American conventional thinking about what made a car good (big boats with soft suspension and just-as-comfy seats) was giving way to sleeker, sportier and more refined vehicles. It left companies like General Motors playing catchup, so when it came time to redesign the Buick Skylark, The General came up with this: I give you the 1992 Buick Skylark Gran Sport.
I mean… just look at it. Even MotorWeek called the front end of the Skylark “alarming” in their video caption. Buick was maybe hoping that the car’s “modern wedge shape” would appeal to younger buyers. Can you guess what didn’t happen? That’s right. It did not appeal to younger buyers.
1992’s sportier, more popular contemporaries hailed from foreign lands, like W124 Mercedes E-Class, E36 BMW 3-Series, Audi 80 and Saab 9-3. Although, the U.S. did present the Ford Taurus SHO that did fairly well. Compare those beauties to the Skylark and it comes off as a bit of a joke—far removed from a comparable technical and exterior perspective. The edgiest part of this car was the notched front-end, which really didn’t help to make it remotely appealing.
Things do not get much better on the inside either. Most sporty cars of the era, especially the European counterparts, were clad in leather, cause, sport. However, because this is the ‘90s and Buick, the supposedly sporty car was fitted with the classic huge pillow-cushion seats (reportedly not as firm, nor as comfy as they looked) and an aggressively red plastic dashboard. At least it came with a center-mounted shifter. That makes for one check for sporty? If I’m being honest it looks a little bit like someone drew the E36’s dashboard from memory.

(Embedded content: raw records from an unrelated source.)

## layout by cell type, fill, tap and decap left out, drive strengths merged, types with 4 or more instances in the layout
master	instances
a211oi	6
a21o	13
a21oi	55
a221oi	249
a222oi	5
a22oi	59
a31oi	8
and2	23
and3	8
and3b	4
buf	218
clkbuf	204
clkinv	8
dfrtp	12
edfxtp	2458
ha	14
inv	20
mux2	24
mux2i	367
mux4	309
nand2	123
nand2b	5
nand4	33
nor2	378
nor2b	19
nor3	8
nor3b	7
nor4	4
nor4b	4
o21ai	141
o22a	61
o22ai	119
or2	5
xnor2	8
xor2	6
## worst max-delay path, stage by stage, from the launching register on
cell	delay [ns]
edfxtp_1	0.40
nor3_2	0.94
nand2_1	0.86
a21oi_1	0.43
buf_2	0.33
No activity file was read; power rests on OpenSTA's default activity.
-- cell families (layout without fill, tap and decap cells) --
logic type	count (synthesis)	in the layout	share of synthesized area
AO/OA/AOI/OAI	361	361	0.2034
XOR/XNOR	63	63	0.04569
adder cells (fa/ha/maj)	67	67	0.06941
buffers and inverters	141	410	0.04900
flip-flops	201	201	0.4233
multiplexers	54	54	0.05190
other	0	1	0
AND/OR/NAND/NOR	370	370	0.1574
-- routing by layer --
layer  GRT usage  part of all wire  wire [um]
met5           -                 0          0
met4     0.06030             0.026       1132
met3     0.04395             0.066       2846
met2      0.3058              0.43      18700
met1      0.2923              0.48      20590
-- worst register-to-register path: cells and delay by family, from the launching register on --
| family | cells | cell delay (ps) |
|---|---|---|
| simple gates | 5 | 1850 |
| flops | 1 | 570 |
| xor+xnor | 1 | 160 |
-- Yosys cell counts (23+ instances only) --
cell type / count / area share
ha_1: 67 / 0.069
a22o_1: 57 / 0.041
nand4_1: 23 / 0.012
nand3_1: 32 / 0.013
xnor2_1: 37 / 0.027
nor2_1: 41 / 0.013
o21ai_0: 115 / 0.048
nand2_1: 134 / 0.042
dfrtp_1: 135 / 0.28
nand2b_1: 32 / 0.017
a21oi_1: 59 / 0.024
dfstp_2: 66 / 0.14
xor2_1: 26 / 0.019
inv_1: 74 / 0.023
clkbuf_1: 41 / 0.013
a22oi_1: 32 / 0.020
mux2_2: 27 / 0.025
### config.mk
export PLATFORM = sky130hd
export DESIGN_NAME = fft_depkt_top
export DESIGN_NICKNAME = d
export VERILOG_FILES = /design/src/fft_depkt_pkg.sv /design/src/fft_depkt_fifo.sv /design/src/fft_depkt_top.sv /design/src/fft_pkt_resizer.sv /design/src/fft_symbol_sizer.sv
export SDC_FILE = /design/constraint.sdc
export NUM_CORES = 1
export LEC_CHECK = 0
export BUFFER_PORTS_ARGS = -buffer_cell sky130_fd_sc_hd__buf_2
export CORE_MARGIN = 1.5
export CORE_UTILIZATION = 49
export DETAILED_ROUTE_END_ITERATION = 6
export PLACE_DENSITY = 0.78
export SYNTH_ARGS = -nofsm -noshare
export SYNTH_HDL_FRONTEND = slang
export SYNTH_SLANG_ARGS = --single-unit
### constraint.sdc
create_clock -name clk -period 5.9 [get_ports clk]
set_clock_uncertainty 0.1 [all_clocks]
set_input_delay 0.59 -clock clk [delete_from_list [all_inputs] [get_ports clk]]
set_output_delay 0.59 -clock clk [all_outputs]
set_load 0.005 [all_outputs]
### config.mk
export PLATFORM = sky130hd
export DESIGN_NAME = paillier_top
export DESIGN_NICKNAME = d
export VERILOG_FILES = /design/src/hdl/paillier_pkg.sv /design/src/hdl/mod_mult.sv /design/src/hdl/operand_collector.sv /design/src/hdl/homo_op_engine.sv /design/src/hdl/result_serializer.sv /design/src/hdl/paillier_top.sv
export SDC_FILE = /design/constraint.sdc
export NUM_CORES = 1
export LEC_CHECK = 0
export BUFFER_PORTS_ARGS = -buffer_cell sky130_fd_sc_hd__buf_4
export CORE_MARGIN = 2
export CORE_UTILIZATION = 59
export CTS_BUF_LIST = sky130_fd_sc_hd__clkbuf_8
export CTS_CLUSTER_DIAMETER = 80
export DETAILED_ROUTE_END_ITERATION = 16
export MAX_ROUTING_LAYER = met4
export PLACE_DENSITY = 0.82
export SLEW_MARGIN = 5
export SYNTH_ARGS = -nofsm -noshare
export SYNTH_HDL_FRONTEND = slang
export SYNTH_HIERARCHICAL = 1
export SYNTH_SLANG_ARGS = --single-unit
export TNS_END_PERCENT = 50
### constraint.sdc
create_clock -name clk -period 8.34 [get_ports clk]
set_clock_uncertainty 0.2 [all_clocks]
set_input_delay 0.417 -clock clk [delete_from_list [all_inputs] [get_ports clk]]
set_output_delay 0.417 -clock clk [all_outputs]
set_load 0.01 [all_outputs]
### src/hdl/paillier_pkg.sv
`default_nettype none

package paillier_pkg;

    // Streamed number format
    localparam int limb_w     = 16;
    localparam int limb_count = 4;
    localparam int num_w      = limb_w * limb_count;
    localparam int limb_idx_w = 2;
    localparam int bit_idx_w  = 6;

    // Fixed odd modulus, stands in for n squared
    localparam logic [num_w-1:0] modulus = 64'hE3A1_5C7F_0B29_D46B;

    typedef enum logic {
        cmd_homo_add   = 1'b0,
        cmd_scalar_mul = 1'b1
    } cmd_t;

    typedef logic [limb_w-1:0] limb_t;
    typedef logic [num_w-1:0]  num_t;

endpackage

`default_nettype wire

### src/hdl/mod_mult.sv
`default_nettype none
`timescale 1ns/1ps

module mod_mult import paillier_pkg::*; (
    input  logic clk,
    input  logic rst_n,
    input  logic mm_start,
    input  num_t mm_a,
    input  num_t mm_b,
    output num_t mm_result,
    output logic mm_done
);

    localparam logic [num_w:0]       mod_ext  = {1'b0, modulus};
    localparam logic [bit_idx_w-1:0] last_bit = bit_idx_w'(num_w - 1);

    logic                 busy;
    logic [bit_idx_w-1:0] bit_cnt;
    num_t                 a_r;
    num_t                 b_sh;
    num_t                 acc;
    logic [num_w:0]       dbl_sum;
    logic [num_w:0]       dbl_diff;
    num_t                 dbl_mod;
    logic [num_w:0]       add_sum;
    logic [num_w:0]       add_diff;
    num_t                 add_mod;
    num_t                 acc_next;

    // One step: 2*acc mod M, then + a mod M if the scanned bit is set
    always_comb begin
        dbl_sum  = {acc, 1'b0};
        dbl_diff = dbl_sum - mod_ext;
        dbl_mod  = (dbl_sum >= mod_ext) ? dbl_diff[num_w-1:0] : dbl_sum[num_w-1:0];
        add_sum  = {1'b0, dbl_mod} + {1'b0, a_r};
        add_diff = add_sum - mod_ext;
        add_mod  = (add_sum >= mod_ext) ? add_diff[num_w-1:0] : add_sum[num_w-1:0];
        acc_next = b_sh[num_w-1] ? add_mod : dbl_mod;
    end

    always_ff @(posedge clk or negedge rst_n) begin
        if (!rst_n) begin
            busy    <= 1'b0;
            bit_cnt <= '0;
            mm_done <= 1'b0;
        end else begin
            mm_done <= 1'b0;
            if (mm_start) begin
                busy    <= 1'b1;
                bit_cnt <= '0;
            end else if (busy) begin
                bit_cnt <= bit_cnt + 1'b1;
                if (bit_cnt == last_bit) begin
                    busy    <= 1'b0;
                    mm_done <= 1'b1;
                end
            end
        end
    end

    always_ff @(posedge clk) begin
        if (mm_start) begin
            a_r  <= mm_a;
            b_sh <= mm_b;
            acc  <= '0;
        end else if (busy) begin
            acc  <= acc_next;
            b_sh <= b_sh << 1;
        end
    end

    assign mm_result = acc;

    a_no_start_busy: assert property (@(posedge clk) disable iff (!rst_n)
        mm_start |-> !busy);

endmodule

`default_nettype wire

### src/hdl/operand_collector.sv
`default_nettype none
`timescale 1ns/1ps

module operand_collector import paillier_pkg::*; (
    input  logic  clk,
    input  logic  rst_n,
    input  logic  task_req,
    input  cmd_t  task_cmd,
    input  limb_t a_data,
    input  logic  a_valid,
    input  limb_t b_data,
    input  logic  b_valid,
    output logic  task_ready,
    output logic  op_req,
    output cmd_t  op_cmd,
    output num_t  op_a,
    output num_t  op_b,
    input  logic  op_ack
);

    localparam logic [limb_idx_w-1:0] last_limb = limb_idx_w'(limb_count - 1);

    logic                  accept;
    logic                  a_take;
    logic                  b_take;
    logic [limb_idx_w-1:0] a_cnt;
    logic [limb_idx_w-1:0] b_cnt;
    logic                  a_done;
    logic                  b_done;
    cmd_t                  cmd_r;
    num_t                  a_r;
    num_t                  b_r;

    assign accept = task_ready && task_req;
    assign a_take = !task_ready && !a_done && a_valid;
    assign b_take = !task_ready && !b_done && b_valid;

    always_ff @(posedge clk or negedge rst_n) begin
        if (!rst_n) begin
            task_ready <= 1'b1;
            op_req     <= 1'b0;
            a_cnt      <= '0;
            b_cnt      <= '0;
            a_done     <= 1'b0;
            b_done     <= 1'b0;
        end else begin
            if (accept) begin
                task_ready <= 1'b0;
                a_cnt      <= '0;
                b_cnt      <= '0;
                a_done     <= 1'b0;
                b_done     <= 1'b0;
            end
            if (a_take) begin
                a_cnt <= a_cnt + 1'b1;
                if (a_cnt == last_limb) begin
                    a_done <= 1'b1;
                end
            end
            if (b_take) begin
                b_cnt <= b_cnt + 1'b1;
                if (b_cnt == last_limb) begin
                    b_done <= 1'b1;
                end
            end
            // Previous ack must be gone before a new request
            if (!task_ready && a_done && b_done && !op_req && !op_ack) begin
                op_req <= 1'b1;
            end
            if (op_req && op_ack) begin
                op_req     <= 1'b0;
                task_ready <= 1'b1;
            end
        end
    end

    // Limbs enter at the top, LSB limb first
    always_ff @(posedge clk) begin
        if (accept) begin
            cmd_r <= task_cmd;
        end
        if (a_take) begin
            a_r <= {a_data, a_r[num_w-1:limb_w]};
        end
        if (b_take) begin
            b_r <= {b_data, b_r[num_w-1:limb_w]};
        end
    end

    assign op_cmd = cmd_r;
    assign op_a   = a_r;
    assign op_b   = b_r;

    a_op_a_reduced: assert property (@(posedge clk) disable iff (!rst_n)
        op_req |-> op_a < modulus);

    a_op_b_reduced: assert property (@(posedge clk) disable iff (!rst_n)
        op_req && op_cmd == cmd_homo_add |-> op_b < modulus);

endmodule

`default_nettype wire

### src/hdl/homo_op_engine.sv
`default_nettype none
`timescale 1ns/1ps

module homo_op_engine import paillier_pkg::*; (
    input  logic clk,
    input  logic rst_n,
    input  logic op_req,
    input  cmd_t op_cmd,
    input  num_t op_a,
    input  num_t op_b,
    output logic op_ack,
    output logic res_req,
    output num_t res_data,
    input  logic res_ack
);

    localparam logic [bit_idx_w-1:0] last_bit = bit_idx_w'(num_w - 1);

    typedef enum logic [2:0] {
        s_idle,
        s_issue,
        s_wait,
        s_done,
        s_release
    } state_t;

    state_t               state;
    cmd_t                 cmd_r;
    logic [bit_idx_w-1:0] bit_cnt;
    logic                 mul_step;
    num_t                 base_r;
    num_t                 exp_r;
    num_t                 acc_r;
    logic                 capture;
    logic                 step_end;
    logic                 need_mul;
    logic                 mm_start;
    num_t                 mm_a;
    num_t                 mm_b;
    num_t                 mm_result;
    logic                 mm_done;

    assign capture  = (state == s_idle) && op_req && !op_ack;
    assign step_end = (state == s_wait) && mm_done;
    // Square just finished and the current exponent bit is set
    assign need_mul = (cmd_r == cmd_scalar_mul) && !mul_step && exp_r[num_w-1];

    assign mm_start = (state == s_issue);
    assign mm_a     = mul_step ? base_r : acc_r;
    assign mm_b     = acc_r;

    always_ff @(posedge clk or negedge rst_n) begin
        if (!rst_n) begin
            state    <= s_idle;
            op_ack   <= 1'b0;
            cmd_r    <= cmd_homo_add;
            bit_cnt  <= '0;
            mul_step <= 1'b0;
        end else begin
            if (capture) begin
                op_ack <= 1'b1;
            end else if (op_ack && !op_req) begin
                op_ack <= 1'b0;
            end
            case (state)
                s_idle: begin
                    if (capture) begin
                        cmd_r    <= op_cmd;
                        bit_cnt  <= '0;
                        // Addition is a single multiply step a*b
                        mul_step <= (op_cmd == cmd_homo_add);
                        state    <= s_issue;
                    end
                end
                s_issue: begin
                    state <= s_wait;
                end
                s_wait: begin
                    if (mm_done) begin
                        if (cmd_r == cmd_homo_add) begin
                            state <= s_done;
                        end else if (need_mul) begin
                            mul_step <= 1'b1;
                            state    <= s_issue;
                        end else begin
                            mul_step <= 1'b0;
                            if (bit_cnt == last_bit) begin
                                state <= s_done;
                            end else begin
                                bit_cnt <= bit_cnt + 1'b1;
                                state   <= s_issue;
                            end
                        end
                    end
                end
                s_done: begin
                    if (res_ack) begin
                        state <= s_release;
                    end
                end
                s_release: begin
                    if (!res_ack) begin
                        state <= s_idle;
                    end
                end
                default: begin
                    state <= s_idle;
                end
            endcase
        end
    end

    always_ff @(posedge clk) begin
        if (capture) begin
            base_r <= op_a;
            exp_r  <= op_b;
            acc_r  <= (op_cmd == cmd_homo_add) ? op_b : num_t'(1);
        end else if (step_end) begin
            acc_r <= mm_result;
            // Move to the next exponent bit once its steps are done
            if (cmd_r == cmd_scalar_mul && !need_mul) begin
                exp_r <= exp_r << 1;
            end
        end
    end

    assign res_req  = (state == s_done);
    assign res_data = acc_r;

    mod_mult i_mod_mult (
        .clk       (clk),
        .rst_n     (rst_n),
        .mm_start  (mm_start),
        .mm_a      (mm_a),
        .mm_b      (mm_b),
        .mm_result (mm_result),
        .mm_done   (mm_done)
    );

    a_res_reduced: assert property (@(posedge clk) disable iff (!rst_n)
        res_req |-> res_data < modulus);

endmodule

`default_nettype wire

### src/hdl/result_serializer.sv
`default_nettype none
`timescale 1ns/1ps

module result_serializer import paillier_pkg::*; (
    input  logic  clk,
    input  logic  rst_n,
    input  logic  res_req,
    input  num_t  res_data,
    output logic  res_ack,
    output limb_t out_data,
    output logic  out_valid,
    output logic  task_end
);

    localparam logic [limb_idx_w-1:0] last_limb = limb_idx_w'(limb_count - 1);

    logic                  capture;
    logic [limb_idx_w-1:0] limb_cnt;
    num_t                  data_sh;

    assign capture = res_req && !res_ack;

    // out_valid doubles as the streaming flag
    always_ff @(posedge clk or negedge rst_n) begin
        if (!rst_n) begin
            res_ack   <= 1'b0;
            out_valid <= 1'b0;
            limb_cnt  <= '0;
        end else begin
            if (capture) begin
                res_ack   <= 1'b1;
                out_valid <= 1'b1;
                limb_cnt  <= '0;
            end else if (out_valid) begin
                limb_cnt <= limb_cnt + 1'b1;
                if (limb_cnt == last_limb) begin
                    out_valid <= 1'b0;
                end
            end else if (res_ack && !res_req) begin
                res_ack <= 1'b0;
            end
        end
    end

    always_ff @(posedge clk) begin
        if (capture) begin
            data_sh <= res_data;
        end else if (out_valid) begin
            data_sh <= data_sh >> limb_w;
        end
    end

    assign out_data = data_sh[limb_w-1:0];
    assign task_end = out_valid && (limb_cnt == last_limb);

endmodule

`default_nettype wire

### src/hdl/paillier_top.sv
`default_nettype none
`timescale 1ns/1ps

module paillier_top import paillier_pkg::*; (
    input  logic  clk,
    input  logic  rst_n,
    input  logic  task_req,
    input  cmd_t  task_cmd,
    input  limb_t a_data,
    input  logic  a_valid,
    input  limb_t b_data,
    input  logic  b_valid,
    output logic  task_ready,
    output limb_t out_data,
    output logic  out_valid,
    output logic  task_end
);

    // Collector to engine link
    logic op_req;
    logic op_ack;
    cmd_t op_cmd;
    num_t op_a;
    num_t op_b;

    // Engine to serializer link
    logic res_req;
    logic res_ack;
    num_t res_data;

    operand_collector i_operand_collector (
        .clk        (clk),
        .rst_n      (rst_n),
        .task_req   (task_req),
        .task_cmd   (task_cmd),
        .a_data     (a_data),
        .a_valid    (a_valid),
        .b_data     (b_data),
        .b_valid    (b_valid),
        .task_ready (task_ready),
        .op_req     (op_req),
        .op_cmd     (op_cmd),
        .op_a       (op_a),
        .op_b       (op_b),
        .op_ack     (op_ack)
    );

    homo_op_engine i_homo_op_engine (
        .clk      (clk),
        .rst_n    (rst_n),
        .op_req   (op_req),
        .op_cmd   (op_cmd),
        .op_a     (op_a),
        .op_b     (op_b),
        .op_ack   (op_ack),
        .res_req  (res_req),
        .res_data (res_data),
        .res_ack  (res_ack)
    );

    result_serializer i_result_serializer (
        .clk       (clk),
        .rst_n     (rst_n),
        .res_req   (res_req),
        .res_data  (res_data),
        .res_ack   (res_ack),
        .out_data  (out_data),
        .out_valid (out_valid),
        .task_end  (task_end)
    );

endmodule

`default_nettype wire

* Word level (Yosys, flattened, before mapping)
Index checks and enable logic that the tools add are counted.
Word-level totals: bits in registers 609, input bits 38, output and inout bits 19
Cells by class: $add $sub $neg 8, order comparisons 2, eq/ne operators 17, multiplexer cells 64, bitwise logic cells 1, reduce and logical (&&, ||, !) cells 47
Operator list (number):
- 64-bit 2-to-1 mux | 14
- 65-bit by 64-bit >= comparator with 1-bit output, second input constant | 2
- 64-bit subtractor, second input constant | 2
- 64-bit by 64-bit adder with 65-bit output | 1
- 6-bit 2-to-1 mux | 7
- 1-bit 2-to-1 mux | 28
- 2-bit nonzero test | 11
- 1-bit logical AND | 20
- 3-bit 2-to-1 mux | 6
- 3-bit case mux with 5 select lines | 1
- 6-bit by 1-bit adder with 6-bit output, second input constant | 2
- 6-bit equality test, second input constant | 2
- 2-bit 2-to-1 mux | 6
- 2-bit != test, second input constant | 6
- 6-bit case mux with 2 select lines | 1
- 1-bit zero test | 9
- 4-bit AND reduction | 2
- 2-bit by 1-bit adder with 2-bit output, second input constant | 3
- 2-bit equality test, second input constant | 3
- 3-bit by 2-bit equality test with 1-bit output, second input constant | 2
- 2-bit AND reduction | 3
- 6-bit AND reduction | 1
- 2-bit by 1-bit != test with 1-bit output, second input constant | 2
- 3-bit by 1-bit equality test with 1-bit output, second input constant | 1
- other kinds (4) | 4

* Logic depth before layout (Yosys ltp)
depth after elaboration 8, gate-level depth with buffers 31, gate-level depth less buffers 27

* Cells and area by module
Netlist, hierarchy kept.
Modules (own cells, without submodules):
- mod_mult | instances 1, cells an instance 1810, area an instance 15881.5 um2
- homo_op_engine | instances 1, cells an instance 753, area an instance 9028.7 um2
- operand_collector | instances 1, cells an instance 169, area an instance 4281.6 um2
- result_serializer | instances 1, cells an instance 171, area an instance 2979.1 um2

* Worst setup path before layout
No wires, ideal clock.
path kind reg2reg, start reg i_homo_op_engine.state[2], end reg i_homo_op_engine.i_mod_mult.b_sh[0] (enable), library setup time 0.418 ns, arrival time 7.248 ns, data required time 7.722 ns, slack 0.474 ns, cell stages (with the launch flop) 7, clock period less this slack 7.866 ns, cell sequence dfrtp_1 clkbuf_1 nor3b_1 clkbuf_1 nor2_1 clkbuf_1 inv_1
Between the ends: cells in the longest elaborated chain, start to end 2
RTL lines:
- start, declared | line homo_op_engine.sv:27 | state_t state;
- start signal, assigned | line homo_op_engine.sv:54 | state <= s_idle;
- start signal, assigned | line homo_op_engine.sv:72 | state <= s_issue;
- start signal, assigned | line homo_op_engine.sv:76 | state <= s_wait;
- 3-bit by 1-bit equality test with 1-bit output | line homo_op_engine.sv:48 | assign mm_start = (state == s_issue);
- via i_homo_op_engine.mm_start | line homo_op_engine.sv:37 | logic mm_start;
- 2-bit nonzero test (no line)
- end signal, assigned | line mod_mult.sv:64 | b_sh <= mm_b;
- end signal, assigned | line mod_mult.sv:68 | b_sh <= b_sh << 1;
- end, declared | line mod_mult.sv:20 | num_t b_sh;
The timed path passes the listed nets, and every way through them passes these cells. A chain may end at the register's enable or synchronous reset.

* Worst setup path after layout
start reg i_homo_op_engine.i_mod_mult.acc[27], in the netlist i_homo_op_engine/i_mod_mult/mm_result[27], end reg i_homo_op_engine.i_mod_mult.acc[36], in the netlist i_homo_op_engine/i_mod_mult/mm_result[36]
Between the ends: cells in the longest elaborated chain, start to end 6, elaborated cells between the ends (all ways) 8, those cells by class add/sub (3); order compare (2); mux (3)
RTL lines:
- start, declared | line mod_mult.sv:21 | num_t acc;
- start signal, assigned | line mod_mult.sv:67 | acc <= acc_next;
- 64-bit subtractor / 65-bit by 64-bit >= comparator with 1-bit output (equally long branches) | line mod_mult.sv:33, mod_mult.sv:34
- 64-bit 2-to-1 mux (*) | line mod_mult.sv:34 | dbl_mod = (dbl_sum >= mod_ext) ? dbl_diff[num_w-1:0] : dbl_sum[num_w-1:0];
- 64-bit by 64-bit adder with 65-bit output | line mod_mult.sv:35 | add_sum = {1'b0, dbl_mod} + {1'b0, a_r};
- 64-bit subtractor / 65-bit by 64-bit >= comparator with 1-bit output (equally long branches) | line mod_mult.sv:36, mod_mult.sv:37
- 64-bit 2-to-1 mux | line mod_mult.sv:37 | add_mod = (add_sum >= mod_ext) ? add_diff[num_w-1:0] : add_sum[num_w-1:0];
- 64-bit 2-to-1 mux (*) | line mod_mult.sv:38 | acc_next = b_sh[num_w-1] ? add_mod : dbl_mod;
Every way passes the cells marked *; elsewhere a longest branch is shown, timed or not.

Even in the ‘90s, the cars the Skylark competed with had some of the latest and most cutting-edge tech in the automotive industry. Think about BMW’s “board computer” (which is sort of like a proto-iDrive system) that gave the driver all sorts of information on various vehicle metrics. By comparison, the Skylark is laughable with a simple CD player that even MotorWeek called “the picture of simplicity” and three rotary dials to control your heat and air conditioning. Though, I guess it was fair, as the average age of a Skylark buyer in 1992 was probably well past the age of 80.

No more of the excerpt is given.